## src/rtl/core/vsm_pkg.sv

```systemverilog
// ----------------------------------------------------------------------------
// vsm_pkg
// Types and constants shared by the vCPU slice monitor and its cells.
// ----------------------------------------------------------------------------
`timescale 1ns / 1ps

package vsm_pkg;

   typedef struct packed {
      logic [3:0]  vcpu_index;
      logic [31:0] elapsed_ns;
   } req_type;

   typedef struct packed {
      logic [3:0]  sample_vcpu;
      logic        sample_used;
      logic        alive;
      logic [47:0] remaining_ns;
      logic        io_moved;
      logic [3:0]  io_location;
   } rsp_type;

   localparam int unsigned CSR_IDX_W = 2;
   localparam int unsigned CSR_DATA_W = 32;

   localparam logic [CSR_IDX_W-1:0] CSR_STALE_LIMIT = 2'd0;
   localparam logic [CSR_IDX_W-1:0] CSR_RUN_THRESHOLD = 2'd1;
   localparam logic [CSR_IDX_W-1:0] CSR_ESCAPE_MARGIN = 2'd2;
   localparam logic [CSR_IDX_W-1:0] CSR_IO_HOME = 2'd3;

   localparam logic [31:0] STALE_LIMIT_RESET = 32'd50000000;
   localparam logic [31:0] RUN_THRESHOLD_RESET = 32'd200000;
   localparam logic [31:0] ESCAPE_MARGIN_RESET = 32'd700000;
   localparam logic [3:0] IO_HOME_RESET = 4'd0;

   typedef enum logic [6:0] {
      ST_IDLE = 7'b0000001,
      ST_ACC  = 7'b0000010,
      ST_SUB  = 7'b0000100,
      ST_DEC  = 7'b0001000,
      ST_SCAN = 7'b0010000,
      ST_MOVE = 7'b0100000,
      ST_RESP = 7'b1000000
   } state_type;

   typedef enum logic [1:0] {
      CELL_HOLD = 2'd0,
      CELL_ACC  = 2'd1,
      CELL_DEC  = 2'd2
   } cell_op_type;

   typedef struct packed {
      cell_op_type op;
      logic        is_run;
      logic [3:0]  vcpu;
   } cell_cmd_type;

   typedef struct packed {
      logic alive;
      logic low;
   } cell_stat_type;

endpackage

```

## src/rtl/core/vsm_cell.sv

```systemverilog
// ----------------------------------------------------------------------------
// vsm_cell
// Per-vCPU cell: run accumulator, slice estimate, remaining time and alive
// mark, plus one stage of the maximum-remaining-time search chain.
// ----------------------------------------------------------------------------
`timescale 1ns / 1ps

module vsm_cell #(
   parameter int TIME_WIDTH = 48,
   parameter int HOLD_W = 4,
   parameter int INDEX = 0
) (
   input  logic                      clock,
   input  logic                      reset,
   input  vsm_pkg::cell_cmd_type     cmd_in,
   input  logic [31:0]               elapsed_in,
   input  logic [31:0]               margin_in,
   input  logic [TIME_WIDTH-1:0]     best_in,
   input  logic [HOLD_W-1:0]         idx_in,
   output logic [TIME_WIDTH-1:0]     best_out,
   output logic [HOLD_W-1:0]         idx_out,
   output vsm_pkg::cell_stat_type    stat_out,
   output logic [TIME_WIDTH-1:0]     rem_out
);
   import vsm_pkg::*;

   logic [TIME_WIDTH-1:0] acc_ff;
   logic [TIME_WIDTH-1:0] est_ff;
   logic [TIME_WIDTH-1:0] rem_ff;
   logic                  alive_ff;
   logic [TIME_WIDTH:0]   diff_ff;
   logic [TIME_WIDTH:0]   diff_in;
   logic [TIME_WIDTH:0]   sum_in;
   logic [TIME_WIDTH-1:0] best_ff;
   logic [HOLD_W-1:0]     idx_ff;
   logic                  sel;
   logic                  low;
   logic                  take;

   assign sel = (HOLD_W'(cmd_in.vcpu) == HOLD_W'(INDEX));
   assign sum_in = {1'b0, acc_ff} + (TIME_WIDTH + 1)'(elapsed_in);
   assign diff_in = {1'b0, est_ff} - {1'b0, acc_ff};
   assign low = diff_ff[TIME_WIDTH]
                || (diff_ff[TIME_WIDTH-1:0] < TIME_WIDTH'(margin_in));
   assign take = (rem_ff >= best_in);

   always_ff @(posedge clock) begin
      if (reset) begin
         acc_ff <= '0;
         est_ff <= '0;
         rem_ff <= '0;
         alive_ff <= 1'b0;
      end else begin
         case (cmd_in.op)
            CELL_ACC: begin
               if (sel) begin
                  if (cmd_in.is_run) begin
                     acc_ff <= sum_in[TIME_WIDTH] ? '1 : sum_in[TIME_WIDTH-1:0];
                  end else begin
                     est_ff <= acc_ff;
                     acc_ff <= '0;
                  end
               end
            end
            CELL_DEC: begin
               if (sel) begin
                  alive_ff <= !low;
                  if (low) begin
                     rem_ff <= diff_ff[TIME_WIDTH] ? '0 : diff_ff[TIME_WIDTH-1:0];
                  end else if (diff_ff[TIME_WIDTH-1:0] != '0) begin
                     rem_ff <= diff_ff[TIME_WIDTH-1:0];
                  end
               end
            end
            default: begin
            end
         endcase
      end
   end

   always_ff @(posedge clock) begin
      diff_ff <= diff_in;
      best_ff <= take ? rem_ff : best_in;
      idx_ff <= take ? HOLD_W'(INDEX) : idx_in;
   end

   assign best_out = best_ff;
   assign idx_out = idx_ff;
   assign stat_out.alive = alive_ff;
   assign stat_out.low = low;
   assign rem_out = rem_ff;

endmodule

```

## config.mk

```make
export PLATFORM = sky130hd
export DESIGN_NAME = vsm_cell
export DESIGN_NICKNAME = d
export VERILOG_FILES = /design/src/rtl/core/vsm_pkg.sv /design/src/rtl/core/vsm_cell.sv
export SDC_FILE = /design/constraint.sdc
export NUM_CORES = 1
export LEC_CHECK = 0
export ABC_AREA = 1
export BUFFER_PORTS_ARGS = -buffer_cell sky130_fd_sc_hd__buf_2
export CAP_MARGIN = 30
export CORE_ASPECT_RATIO = 1.2
export CORE_MARGIN = 10
export CORE_UTILIZATION = 45
export DETAILED_ROUTE_END_ITERATION = 6
export PLACE_DENSITY_LB_ADDON = 0.1
export SLEW_MARGIN = 25
export SYNTH_ARGS = -nofsm -noshare
export SYNTH_HDL_FRONTEND = slang
export SYNTH_SLANG_ARGS = --single-unit
```

## constraint.sdc

```tcl
create_clock -name clock -period 2.1 [get_ports clock]
set_input_delay 0.21 -clock clock [delete_from_list [all_inputs] [get_ports clock]]
set_output_delay 0.21 -clock clock [all_outputs]
set_load 0.03 [all_outputs]
```

# Word level (Yosys, flattened, before mapping)

Index checks and enable logic that the tools add are counted.

Bitwise logic cells: 1
Mux-type cells: 6
Order comparisons: 2
Eq/ne operators: 2
Add/sub/neg operators: 2
Reduce and logical (&&, ||, !) cells: 9

Operator list:

| operator           | count |
|---|---|
| $mux 48            | 6 |
| $add 48x32->49     | 1 |
| $sub 48x48->49     | 1 |
| $ge 48x48->1       | 1 |
| $lt 48x32->1       | 1 |
| $reduce_bool 48->1 | 1 |
| $reduce_and 3->1   | 2 |
| $logic_not 4->1    | 1 |
| $reduce_and 2->1   | 2 |
| $eq 2x1->1 const B | 1 |
| $eq 2x2->1 const B | 1 |
| $reduce_bool 2->1  | 1 |
| $logic_not 1->1    | 1 |
| $logic_or 1x1->1   | 1 |
| $not 1->1          | 1 |

Flip-flop bits (word level): 246
Output and inout port bits: 102

# Logic depth before layout (Yosys ltp)

Gate-level depths: netlist (run 1).

Word-level depth: 4
Mapped depth: 17
Mapped depth without buffers: 16

# Worst setup path after synthesis (run 1)

OpenSTA, ideal clock, no wires.

Path type: reg-to-reg
From: register acc_ff[0]
To: register acc_ff[27]
Clock period less this slack: 2,094 ps
Path slack: 6 ps
Cell stages (with the launch flop): 16
Data arrival time: 1,978 ps
Library setup time: 116 ps
Cell sequence: dfxtp_1 -> ha_1 -> fa_1 -> nand3_1 -> nand3_2 -> nand2_1 -> nand2_2 -> nand2_1 -> nand2_2 -> nand2_2 -> nand2_4 -> nand2_4 -> buf_8 -> nand3_2 -> nand2_1 -> a21oi_1

Cells in the longest elaborated chain, start to end: 3

Ends and longest elaborated chain:

| what                     | line           | text |
|---|---|---|
| start: declaration       | vsm_cell.sv:27 | `logic [TIME_WIDTH-1:0] acc_ff;` |
| start signal: assignment | vsm_cell.sv:58 | `acc_ff <= sum_in[TIME_WIDTH] ? '1 : sum_in[TIME_WIDTH-1:0];` |
| $add 48x32->49           | vsm_cell.sv:41 | `assign sum_in = {1'b0, acc_ff} + (TIME_WIDTH + 1)'(elapsed_in);` |
| $mux 48                  | vsm_cell.sv:58 |  |
| $mux 48                  | vsm_cell.sv:57 | `if (cmd_in.is_run) begin` |

No other way between the ends.
A chain may end at the register's enable or synchronous reset.

# Final worst setup path (run 1)

From: input port best_in[43]
To: register best_ff[0] (netlist: best_out[0])

Cells in the longest elaborated chain, start to end: 2

Ends and longest elaborated chain:

| what                   | line           | text |
|---|---|---|
| start: declaration     | vsm_cell.sv:18 | `input logic [TIME_WIDTH-1:0] best_in,` |
| $ge 48x48->1           | vsm_cell.sv:45 | `assign take = (rem_ff >= best_in);` |
| $mux 48                | vsm_cell.sv:83 | `best_ff <= take ? rem_ff : best_in;` |
| end signal: assignment | vsm_cell.sv:83 |  |
| end: declaration       | vsm_cell.sv:34 | `logic [TIME_WIDTH-1:0] best_ff;` |

No other way between the ends.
:::::
▶ TASK DESCRIPTION: Within the listing above, find every line containing the string "enum" and return it.

▶ FINISHED TASK:
   typedef enum logic [6:0] {
   typedef enum logic [1:0] {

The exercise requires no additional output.